The low ICC observed for WLZ compared to the ICC of weight and height can be explained by the presence of both weight and height in its calculation. The involvement of height as a squared term doubles the effect of measurement errors on height on the final error in determining WLZ. The variation of the BMI corresponding for the median weight for each height in the WHO growth standard may explain that this effect is greater for younger children. The difficulty of measuring height in young children may also contribute to the low level of ICC observed for them.

The effect of random measurement errors on height on the estimation of WLZ should lead to caution when using this index for assessing growth. Errors made during different measurement sessions are likely to occur randomly and the uncertainty will add up when assessing change in nutritional status by difference. This contrasts with the assessment of weight-for-age z-score (WAZ): if an error is made on age at the first assessment, the same error will be done on the next one, minimising the error when the difference between two WAZ at different times is calculated.  

1.            Mwangome MK, Berkley JA. The reliability of weight-for-length/height Z scores in children. Matern Child Nutr 2014;10:474–80.
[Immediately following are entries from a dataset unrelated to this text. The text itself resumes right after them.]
--- src/pkg/dmacm_pkg.sv ---
package dmacm_pkg;

  localparam int NUM_CH = 4;
  localparam int MEM_CH = 3;

  // Register offsets
  localparam logic [3:0] OFF_GLOBAL   = 4'h0;
  localparam logic [3:0] OFF_REMAP    = 4'h1;
  localparam logic [3:0] OFF_CTRL0    = 4'h4;
  localparam logic [3:0] OFF_COUNT0   = 4'h8;
  localparam logic [3:0] OFF_STATUS   = 4'hC;

  // Control field positions
  localparam int CTL_EN   = 0;
  localparam int CTL_DIR  = 1;
  localparam int CTL_CIRCULAR_ENABLE = 2;
  localparam int CTL_STEP = 3;
  localparam int CTL_MEM  = 4;
  localparam int CTL_HALF_TRANSFER_IRQ_ENABLE = 5;
  localparam int CTL_TRANSFER_COMPLETE_IRQ_ENABLE = 6;

  // Remap fields
  localparam int RMP_ADC_LO = 0;
  localparam int RMP_TIM_LO = 2;
  localparam logic [3:0] REMAP_RESET = 4'hC;

  // Address windows
  localparam logic [15:0] REG_PER_LO = 16'h5200;
  localparam logic [15:0] REG_PER_HI = 16'h53FF;
  localparam logic [15:0] REG_RAM_HI = 16'h07FF;
  localparam logic [15:0] MEM_PER_LO = 16'h4000;
  localparam logic [15:0] MEM_PER_HI = 16'h5FFF;
  localparam logic [15:0] M2M_DST_HI = 16'h1FFF;

  // Peripheral request bundle
  typedef struct packed {
    logic       adc_eoc;
    logic       timer4_update_request;
    logic [3:0] fixed_req;
  } dmacm_req_type;

  // Bus request toward memory/peripheral bus
  typedef struct packed {
    logic        valid;
    logic [1:0]  ch;
    logic [15:0] src;
    logic [15:0] dst;
  } dmacm_xfer_type;

  typedef enum logic [1:0] {
    ST_IDLE = 2'b00,
    ST_BUSY = 2'b01
  } dmacm_state_type;

  typedef struct packed {
    logic [6:0]  ctrl;
    logic [7:0]  init;
    logic [7:0]  cnt;
    logic [15:0] pptr;
    logic [15:0] mptr;
    logic [15:0] mbase;
    logic [15:0] pbase;
    logic        dirty;
    logic        htf;
    logic        tcf;
  } dmacm_ch_type;

endpackage

--- src/design/dmacm_top.sv ---
// Contract
// - Circular: reload count at zero, continue
// - Memory-to-memory only on channel 3
// - M2M starts on enable, ignores requests
// - M2M stops when count reaches zero
// - M2M ignores circular bit
// - M2M ignores direction: pointer0 to pointer1
// - M2M source increments, destination per step
// - Regular channels peripheral window 5200-53FF
// - Regular channels RAM 0000-07FF only
// - Channel 3 peripheral window 4000-5FFF
// - M2M destination within 0000-1FFF
// - Channel or global enable suspends anytime
// - Disable completes current item first
// - Re-enable unchanged resumes transaction
// - Count rewritten while suspended restarts fresh (code drops count writes while channel enable is on, even with global off)
// - Channel request is OR of mapped
// - Converter request remap bits [1:0]
// - Timer4 request remap bits [3:2]
// - Fixed per-channel peripheral mapping ORed
// - Count decrements per completed item
// - Non-circular: no requests after zero
// - Half and complete flags with enables
`timescale 1ns/100ps
module dmacm_top (
  input  wire logic                     mclk,        // System clock
  input  wire logic                     rst_b,       // Sync reset, active low
  input  wire logic                     clk_en,      // Freezes all state when low
  input  wire logic [3:0]               reg_addr,    // Register word address
  input  wire logic [15:0]              reg_wdata,   // Write data
  input  wire logic                     reg_wr,      // Write strobe
  input  wire logic                     reg_rd,      // Read strobe
  output      logic [15:0]              reg_rdata,   // Read data, cycle after strobe
  input  wire dmacm_pkg::dmacm_req_type periph_req [4], // Peripheral requests per channel
  output      dmacm_pkg::dmacm_xfer_type xfer,       // Item transfer to bus
  input  wire logic                     xfer_done,   // Bus finished the item
  output      logic [3:0]               chan_req,    // Mapped request per channel
  output      logic [3:0]               irq_ch       // Per-channel flag interrupt
);
  import dmacm_pkg::*;

  typedef struct packed {
    dmacm_ch_type [3:0] ch;
    logic               gen;
    logic [3:0]         remap;
    dmacm_state_type    state;
    logic [1:0]         cur;
    dmacm_xfer_type     xfer;
    logic [15:0]        rdata;
  } dmacm_st_type;

  dmacm_st_type st;
  dmacm_st_type next_st;

  logic [3:0] active;
  logic [3:0] m2m;
  logic [3:0] want;
  logic       pick_ok;
  logic [1:0] pick;

  // Request mux with remappable converter and timer requests
  always_comb begin
    for (int i = 0; i < NUM_CH; i++) begin
      chan_req[i] = |periph_req[i].fixed_req
                  | (periph_req[0].adc_eoc && st.remap[RMP_ADC_LO +: 2] == 2'(i))
                  | (periph_req[0].timer4_update_request
                     && st.remap[RMP_TIM_LO +: 2] == 2'(i));
    end
  end

  always_comb begin
    pick_ok = 1'b0;
    pick    = 2'h0;
    for (int i = 0; i < NUM_CH; i++) begin
      m2m[i]    = (i == MEM_CH) && st.ch[i].ctrl[CTL_MEM];
      active[i] = st.gen && st.ch[i].ctrl[CTL_EN] && st.ch[i].cnt != 8'h00;
      want[i]   = active[i] && (m2m[i] || chan_req[i]);
    end
    for (int i = NUM_CH - 1; i >= 0; i--) begin
      if (want[i]) begin
        pick_ok = 1'b1;
        pick    = 2'(i);
      end
    end
  end

  function automatic logic addr_ok(input int i, input logic m, input logic [15:0] p,
                                   input logic [15:0] a);
    logic ok;
    ok = 1'b0;
    if (m)
      ok = p <= M2M_DST_HI;
    else if (i == MEM_CH)
      ok = p >= MEM_PER_LO && p <= MEM_PER_HI;
    else
      ok = p >= REG_PER_LO && p <= REG_PER_HI && a <= REG_RAM_HI;
    return ok;
  endfunction

  always_comb begin
    logic [1:0] c;
    logic       step_dn;
    next_st = st;
    c       = st.cur;
    step_dn = st.ch[c].ctrl[CTL_STEP];
    next_st.rdata = 16'h0000;
    if (reg_wr && reg_addr == OFF_STATUS) begin
      // Clear before the set below, so a same-cycle set wins
      for (int i = 0; i < NUM_CH; i++) begin
        if (reg_wdata[2*i])
          next_st.ch[i].htf = 1'b0;
        if (reg_wdata[2*i+1])
          next_st.ch[i].tcf = 1'b0;
      end
    end
    case (st.state)
      ST_IDLE: begin
        if (pick_ok) begin
          next_st.cur        = pick;
          next_st.state      = ST_BUSY;
          next_st.xfer.valid = addr_ok(int'(pick), m2m[pick], st.ch[pick].pptr, st.ch[pick].mptr);
          next_st.xfer.ch    = pick;
          if (m2m[pick] || !st.ch[pick].ctrl[CTL_DIR]) begin
            next_st.xfer.src = m2m[pick] ? st.ch[pick].mptr : st.ch[pick].pptr;
            next_st.xfer.dst = m2m[pick] ? st.ch[pick].pptr : st.ch[pick].mptr;
          end else begin
            next_st.xfer.src = st.ch[pick].mptr;
            next_st.xfer.dst = st.ch[pick].pptr;
          end
        end
      end
      ST_BUSY: begin
        // Item finishes even if enable dropped meanwhile
        if (xfer_done || !st.xfer.valid) begin
          next_st.xfer.valid = 1'b0;
          next_st.state      = ST_IDLE;
          if (st.xfer.valid) begin
            next_st.ch[c].cnt = st.ch[c].cnt - 8'h01;
            if (m2m[c]) begin
              next_st.ch[c].mptr = st.ch[c].mptr + 16'h0001;
              next_st.ch[c].pptr = step_dn ? st.ch[c].pptr - 16'h0001 : st.ch[c].pptr + 16'h0001;
            end else begin
              next_st.ch[c].mptr = step_dn ? st.ch[c].mptr - 16'h0001 : st.ch[c].mptr + 16'h0001;
            end
            if (st.ch[c].cnt - 8'h01 == (st.ch[c].init >> 1))
              next_st.ch[c].htf = 1'b1;
            if (st.ch[c].cnt == 8'h01) begin
              next_st.ch[c].tcf = 1'b1;
              if (st.ch[c].ctrl[CTL_CIRCULAR_ENABLE] && !m2m[c]) begin
                next_st.ch[c].cnt  = st.ch[c].init;
                next_st.ch[c].mptr = st.ch[c].mbase;
              end
            end
          end
        end
      end
      default: next_st.state = ST_IDLE;
    endcase
    if (reg_wr) begin
      for (int i = 0; i < NUM_CH; i++) begin
        if (reg_addr == OFF_CTRL0 + 4'(i)) begin
          next_st.ch[i].ctrl = reg_wdata[6:0];
          if (i != MEM_CH)
            next_st.ch[i].ctrl[CTL_MEM] = 1'b0;
          if (reg_wdata[CTL_EN] && !st.ch[i].ctrl[CTL_EN] && st.ch[i].dirty) begin
            next_st.ch[i].cnt   = st.ch[i].init;
            next_st.ch[i].mptr  = st.ch[i].mbase;
            next_st.ch[i].pptr  = st.ch[i].pbase;
            next_st.ch[i].dirty = 1'b0;
          end
        end
        if (reg_addr == OFF_COUNT0 + 4'(i) && !st.ch[i].ctrl[CTL_EN]) begin
          next_st.ch[i].init  = reg_wdata[7:0];
          next_st.ch[i].cnt   = reg_wdata[7:0];
          next_st.ch[i].mptr  = st.ch[i].mbase;
          next_st.ch[i].pptr  = st.ch[i].pbase;
          next_st.ch[i].dirty = 1'b1;
        end
      end
      if (reg_addr == OFF_GLOBAL)
        next_st.gen = reg_wdata[0];
      if (reg_addr == OFF_REMAP)
        next_st.remap = reg_wdata[3:0];
    end
    if (reg_rd) begin
      for (int i = 0; i < NUM_CH; i++) begin
        if (reg_addr == OFF_CTRL0 + 4'(i))
          next_st.rdata = {9'h000, st.ch[i].ctrl};
        if (reg_addr == OFF_COUNT0 + 4'(i))
          next_st.rdata = {8'h00, st.ch[i].cnt};
        if (reg_addr == OFF_STATUS)
          next_st.rdata[2*i +: 2] = {st.ch[i].tcf, st.ch[i].htf};
      end
      if (reg_addr == OFF_GLOBAL)
        next_st.rdata = {15'h0000, st.gen};
      if (reg_addr == OFF_REMAP)
        next_st.rdata = {12'h000, st.remap};
    end
  end

  always_ff @(posedge mclk) begin
    if (!rst_b) begin
      st       <= '0;
      st.remap <= REMAP_RESET;
    end else if (clk_en) begin
      st <= next_st;
    end
  end

  always_comb begin
    for (int i = 0; i < NUM_CH; i++)
      irq_ch[i] = (st.ch[i].htf && st.ch[i].ctrl[CTL_HALF_TRANSFER_IRQ_ENABLE])
                | (st.ch[i].tcf && st.ch[i].ctrl[CTL_TRANSFER_COMPLETE_IRQ_ENABLE]);
  end

  assign reg_rdata = st.rdata;
  assign xfer      = st.xfer;

  m2m_stop_a: assert property (@(posedge mclk) disable iff (!rst_b)
    (clk_en && st.ch[3].cnt == 8'h00 && m2m[3] && st.state == ST_IDLE) |=> !st.xfer.valid || st.xfer.ch != 2'd3)
    else $error("Memory channel moved past zero count");
  no_mem_reg_a: assert property (@(posedge mclk) disable iff (!rst_b)
    !m2m[0] && !m2m[1] && !m2m[2])
    else $error("Regular channel in memory mode");
  circular_enable_reload_a: assert property (@(posedge mclk) disable iff (!rst_b)
    (clk_en && st.state == ST_BUSY && xfer_done && st.xfer.valid && st.ch[st.cur].cnt == 8'h01
     && st.ch[st.cur].ctrl[CTL_CIRCULAR_ENABLE] && !m2m[st.cur] && !reg_wr)
    |=> st.ch[$past(st.cur)].cnt == st.ch[$past(st.cur)].init)
    else $error("Circular count not reloaded");
  gen_hold_a: assert property (@(posedge mclk) disable iff (!rst_b)
    (clk_en && !st.gen && st.state == ST_IDLE) |=> st.state == ST_IDLE)
    else $error("Transfer began with global enable low");
  dec_one_a: assert property (@(posedge mclk) disable iff (!rst_b)
    (clk_en && st.state == ST_BUSY && xfer_done && st.xfer.valid && st.ch[st.cur].cnt > 8'h01 && !reg_wr)
    |=> st.ch[$past(st.cur)].cnt == $past(st.ch[st.cur].cnt) - 8'h01)
    else $error("Count did not drop by one");
  m2m_dst_a: assert property (@(posedge mclk) disable iff (!rst_b)
    (st.xfer.valid && st.xfer.ch == 2'd3 && m2m[3]) |-> st.xfer.dst <= M2M_DST_HI)
    else $error("Memory destination out of window");
  per_win_a: assert property (@(posedge mclk) disable iff (!rst_b)
    (st.xfer.valid && st.xfer.ch != 2'd3 && !st.ch[st.xfer.ch].ctrl[CTL_DIR])
    |-> st.xfer.src >= REG_PER_LO && st.xfer.src <= REG_PER_HI)
    else $error("Regular peripheral address out of window");
  busy_finish_a: assert property (@(posedge mclk) disable iff (!rst_b)
    (st.state == ST_BUSY && st.xfer.valid && !xfer_done) |=> st.state == ST_BUSY)
    else $error("Item abandoned before completion");
  ch3_win_a: assert property (@(posedge mclk) disable iff (!rst_b)
    (st.xfer.valid && st.xfer.ch == 2'd3 && !m2m[3] && !st.ch[3].ctrl[CTL_DIR])
    |-> st.xfer.src >= MEM_PER_LO && st.xfer.src <= MEM_PER_HI)
    else $error("Memory channel peripheral address out of window");
  ram_win_a: assert property (@(posedge mclk) disable iff (!rst_b)
    (st.xfer.valid && st.xfer.ch != 2'd3 && !st.ch[st.xfer.ch].ctrl[CTL_DIR])
    |-> st.xfer.dst <= REG_RAM_HI)
    else $error("Regular memory address out of window");
  m2m_ptr_a: assert property (@(posedge mclk) disable iff (!rst_b)
    (clk_en && st.state == ST_IDLE && pick_ok && pick == 2'd3 && m2m[3])
    |=> st.xfer.src == $past(st.ch[3].mptr) && st.xfer.dst == $past(st.ch[3].pptr))
    else $error("Memory copy pointers swapped");
  fresh_start_a: assert property (@(posedge mclk) disable iff (!rst_b)
    (clk_en && reg_wr && reg_addr == OFF_CTRL0 + 4'h3 && reg_wdata[CTL_EN] && !st.ch[3].ctrl[CTL_EN]
     && st.ch[3].dirty && st.state == ST_IDLE)
    |=> st.ch[3].cnt == st.ch[3].init && st.ch[3].pptr == st.ch[3].pbase)
    else $error("Rewritten count did not restart");
  half_flag_a: assert property (@(posedge mclk) disable iff (!rst_b)
    (clk_en && st.state == ST_BUSY && xfer_done && st.xfer.valid
     && st.ch[st.cur].cnt - 8'h01 == (st.ch[st.cur].init >> 1))
    |=> st.ch[$past(st.cur)].htf)
    else $error("Half flag not raised");

endmodule

--- config.mk ---
export PLATFORM = sky130hd
export DESIGN_NAME = dmacm_top
export DESIGN_NICKNAME = d
export VERILOG_FILES = /design/src/pkg/dmacm_pkg.sv /design/src/design/dmacm_top.sv
export SDC_FILE = /design/constraint.sdc
export NUM_CORES = 1
export LEC_CHECK = 0
export BUFFER_PORTS_ARGS = -buffer_cell sky130_fd_sc_hd__buf_4
export CORE_UTILIZATION = 63
export CTS_BUF_LIST = sky130_fd_sc_hd__clkbuf_2
export CTS_CLUSTER_DIAMETER = 50
export DETAILED_ROUTE_END_ITERATION = 12
export HOLD_SLACK_MARGIN = 0.03
export PLACE_DENSITY = 0.82
export SYNTH_ARGS = -nofsm -noshare
export SYNTH_HDL_FRONTEND = slang
export SYNTH_SLANG_ARGS = --single-unit
--- constraint.sdc ---
create_clock -name mclk -period 5.86 [get_ports mclk]
set_input_delay 1.172 -clock mclk [delete_from_list [all_inputs] [get_ports mclk]]
set_output_delay 1.172 -clock mclk [all_outputs]
set_load 0.005 [all_outputs]
==> run_results.csv, run 1 <==
group,metric,value,unit
layout,final_net_count,1991,
setup_path,rr_startpoint,"xfer[32]",
yosys,yosysWarningCount,0,
setup_path,cp-start-kind,"flip-flop",
clock_network,post_cts.resized_instances,0,
setup_path,cp.buffers_inverters,0,
power,peakVddDrop,0.000148,V
power,share_comb_of_total_power,0.066,
clock_network,cts_h_tree_lvls,3,
yosys,area_share_of_and_or_nand_nor_cells_after_synthesis,0.175,
yosys,avgSynthCellArea,8.56,µm²
global_route,wire_length_of_the_first_global_routing_pass,80.9,mm
clock_network,hold_buffers,0,
floorplanning,horiz_die_dim,163,µm
floorplanning,design.core.area,25400,µm²
power,clockPowerShare,0.390,
yosys,synth_sequential_area_ratio,0.339,
routing,drt-initial-drc-count,2259,
global_route,antenna_found_initial,1,
clock_network,clock_tree.root_cell,"sky130_fd_sc_hd__clkbuf_2",
power,p_sw,1020,µW
clock_network,clk_pin_slew,0.10,ns
routing,post-route-drc-count,0,
place,buffer_ports.inserted,86,
power,internal-power,2480,µW
global_route,grt_max_degree,88,
timing,layout_worst_path_cycle_share,0.697,
setup_path,slowest_delay,0.90,ns
setup_path,timing_worst_setup_path_type,"flip-flop to flip-flop",
power,finalPower,3500,µW
yosys,synth_cell_types,80,
clock_network,clock_sinks,278,
layout,layout-drive-gt1-share,0.182,
layout,syn_to_final_growth,6.12,%
min_path,worstHoldStart,"st[242]",
setup_path,worstRegToRegCells,10,
power,power.density,201,nW/µm²
yosys,synthArstFlopShare,0,
yosys,syn_inst,1918,
setup_path,crit_slowest_cell,"sky130_fd_sc_hd__mux4_2",
timing,finalClockSkew,0.114,ns
setup_path,cp.required,6.59,ns
timing,rsz0062_at_grt,"no",
floorplanning,num_io_pins,109,
run_status,status,"completed",
global_route,total_global_route_track_usage,0.391,
global_route,grt-ovfl-total,0,
routing,wl,52.9,mm
timing,fin_setup_tns,0,ns
yosys,ys.flop_type,"sky130_fd_sc_hd__dfxtp_1",
yosys,synth_seq_cells,278,
min_path,hold_end,"st[242]",
routing,wl_per_cell,22.9,µm
place,place_hpwl,35.9,mm
setup_path,critical-path-top-cell-by-count,"sky130_fd_sc_hd__a21o_1",
yosys,yosys.area_share.xor_xnor,0.0303,
layout,final_core_util,0.686,
timing,fin_crit,4.08,ns
routing,routed_via_density,6.78,
setup_path,critical_path.cell_chain,"mux4_2 -> fa_1 -> a21o_1 -> a21o_1 -> a21oi_1 -> o21ai_0 -> and2_1 -> a2111o_1 -> nand3_1 -> or3b_1",
floorplanning,die_h,163,µm
clock_network,post_cts_buffers,0,
yosys,post_synth_instance_area,16400,µm²
setup_path,worst-r2r-setup-slack,1.78,ns
setup_path,arrival,4.82,ns
place,placedInstanceArea,16800,µm²
floorplanning,dieArea,26700,µm²
setup_path,category_of_cells_accounting_for_the_largest_share_of_critical_path_delay,"compound AO/OA/AOI/OAI gates",
power,pwr-share-seq,0.544,
clock_network,clk-insertion-delay-late,0.89,ns
yosys,ys_top_cells_by_area,"sky130_fd_sc_hd__dfxtp_1, sky130_fd_sc_hd__mux4_2, sky130_fd_sc_hd__mux2i_1, sky130_fd_sc_hd__a21oi_1, sky130_fd_sc_hd__nand2_1",
layout,cell_area_after_layout,17400,µm²
timing,worst_pin_slew,1.16,ns
timing,timing.final.hold_violations,0,
clock_network,clock_path_buffers,3,
routing,ant_nets,0,
floorplanning,floorplan.initialDensity,0.647,
routing,dr.pass1.iters,8,
power,p_leak,0.00624,µW
run,timing.max_cap.violations,0,
yosys,yosysTopAreaCell,"sky130_fd_sc_hd__dfxtp_1",
timing,report.final.setup_viol,0,
global_route,grt_pass1_vias,14533,
min_path,holdCritPathClass,"flip-flop to flip-flop",
floorplanning,floorplan.rows,58,
yosys,synth_top_family_by_area,"compound AO/OA/AOI/OAI gates",
setup_path,setup.worst_path.end_class,"flip-flop",
clock_network,cts_tree,"yes",
setup_path,cp_max_fo,32,
yosys,synth-adder-area-share,0.0149,
timing,worst_slack,1.78,ns
power,netSwitchingFraction,0.292,
setup_path,regToRegEndpoint,"st[395]",
timing,max_clock_freq,245,MHz
yosys,synth_top_cell_area_share,0.339,
yosys,synth_edf_count,0,
routing,num_vias,15665,
timing,slew_limit_fails,0,
place,pre_cts_ws,1.28,ns
timing,slew_headroom,0.219,
min_path,hold_path_depth,2,
place,place_congestion,1.04,
clock_network,tritoncts.num_buffers,73,
yosys,synthMuxAreaShare,0.174,
yosys,synth_compound_area_frac,0.203,
-- metrics by stage --
stage,cells,hold slack (ns)
after detailed placement,2177,0.450
final,2311,0.474
after CTS,2306,0.462
after floorplan,1925,0.437
after global placement,2177,0.451
after global routing,2311,0.503
-- how the worst max path moves through the flow --
stage | slack (ns) | start | depth (start not counted) | endpoint
after floorplan | 1.21 | xfer[33] | 16 | st[395]
after global placement | 1.47 | reg_addr[3] | 9 | st[106]
after detailed placement | 1.28 | periph_req[19] | 10 | xfer[34]
after CTS | 1.84 | xfer[32] | 10 | st[395]
after global routing | 1.56 | xfer[32] | 10 | st[395]
final | 1.78 | xfer[32] | 10 | st[395]
-- cell usage after synthesis, types with 9 or more instances --
cell	instances
sky130_fd_sc_hd__nand2_1	214
sky130_fd_sc_hd__inv_1	25
sky130_fd_sc_hd__and2_1	68
sky130_fd_sc_hd__nor2_1	143
sky130_fd_sc_hd__a21o_1	14
sky130_fd_sc_hd__nor4_1	21
sky130_fd_sc_hd__mux4_2	50
sky130_fd_sc_hd__nand2b_1	9
sky130_fd_sc_hd__a22o_1	23
sky130_fd_sc_hd__o31ai_1	12
sky130_fd_sc_hd__and3_1	11
sky130_fd_sc_hd__mux2_2	67
sky130_fd_sc_hd__xor2_1	20
sky130_fd_sc_hd__dfxtp_1	278
sky130_fd_sc_hd__mux2i_1	96
sky130_fd_sc_hd__buf_4	57
sky130_fd_sc_hd__clkbuf_1	94
sky130_fd_sc_hd__buf_1	10
sky130_fd_sc_hd__nand4_1	9
sky130_fd_sc_hd__o22ai_1	26
sky130_fd_sc_hd__a21oi_1	169
sky130_fd_sc_hd__nor3_1	26
sky130_fd_sc_hd__ha_1	18
sky130_fd_sc_hd__a32o_1	22
sky130_fd_sc_hd__o21ai_0	136
sky130_fd_sc_hd__buf_2	19
sky130_fd_sc_hd__a22oi_1	56
sky130_fd_sc_hd__xnor2_1	35
sky130_fd_sc_hd__nand3_1	63
-- per-layer routing --
layer	share of wire	vias up	wire length (µm)	track usage
li1	-	7020	-	-
met1	0.40	7406	21200	0.542
met2	0.42	1058	22400	0.570
met3	0.14	181	7200	0.109
met4	0.037	0	1970	0.163
met5	0	-	0	0
-- cells in the final DEF, fill, tap and decap left out, types with 9 or more instances in the layout --
| master | netlist | final |
|---|---|---|
| sky130_fd_sc_hd__nor4_1 | 21 | 21 |
| sky130_fd_sc_hd__a32o_1 | 22 | 22 |
| sky130_fd_sc_hd__a21o_1 | 14 | 14 |
| sky130_fd_sc_hd__ha_1 | 18 | 18 |
| sky130_fd_sc_hd__clkbuf_2 | 0 | 103 |
| sky130_fd_sc_hd__a22oi_1 | 56 | 56 |
| sky130_fd_sc_hd__nor3_1 | 26 | 26 |
| sky130_fd_sc_hd__a21oi_1 | 169 | 167 |
| sky130_fd_sc_hd__nand2b_1 | 9 | 9 |
| sky130_fd_sc_hd__mux4_2 | 50 | 50 |
| sky130_fd_sc_hd__mux2i_1 | 96 | 96 |
| sky130_fd_sc_hd__nand2_1 | 214 | 214 |
| sky130_fd_sc_hd__nor2_1 | 143 | 143 |
| sky130_fd_sc_hd__o31ai_1 | 12 | 12 |
| sky130_fd_sc_hd__clkinv_1 | 0 | 17 |
| sky130_fd_sc_hd__xor2_1 | 20 | 20 |
| sky130_fd_sc_hd__and2_1 | 68 | 68 |
| sky130_fd_sc_hd__xnor2_1 | 35 | 35 |
| sky130_fd_sc_hd__buf_4 | 57 | 104 |
| sky130_fd_sc_hd__inv_1 | 25 | 24 |
| sky130_fd_sc_hd__o22ai_1 | 26 | 26 |
| sky130_fd_sc_hd__o21ai_0 | 136 | 136 |
| sky130_fd_sc_hd__nand4_1 | 9 | 9 |
| sky130_fd_sc_hd__mux2_2 | 67 | 67 |
| sky130_fd_sc_hd__dfxtp_1 | 278 | 276 |
| sky130_fd_sc_hd__a22o_1 | 23 | 23 |
| sky130_fd_sc_hd__nand3_1 | 63 | 63 |
| sky130_fd_sc_hd__and3_1 | 11 | 11 |
-- area by class of cell --
cell class / instances / area, µm²
sequential: 278 / 5570
tap: 330 / 413
fill: 2117 / 7970
multi-input combinational: 1439 / 9890
antenna: 5 / 12.5
timing repair buffer: 105 / 801
clock inverter: 26 / 133
clock buffer: 103 / 515
inverter: 25 / 96.3
-- flip-flops by register name, indices dropped and copies added, names as in the netlist --
signal,count
st,234
xfer,35
m2m,1
reg_rdata,8
-- logic make-up after synthesis --
group                    Yosys count
AND/OR/NAND/NOR                  609
flip-flops                       278
adder cells (fa/ha/maj)           19
XOR/XNOR                          56
multiplexers                     214
buffers and inverters            208
AO/OA/AOI/OAI                    533
other                              1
2.            Uncertainties and practical work. Available at: https://qualifications.pearson.com/content/dam/pdf/A%20Level/Physics/2015/Specification%20and%20sample%20assessments/Appendix%2010%20Updated.pdf

3.            WHO Multicentre Growth Reference Study Group. Reliability of anthropometric measurements in the WHO Multicentre Growth Reference Study. Acta Paediatr Oslo Nor 1992 Suppl 2006;450:38–46.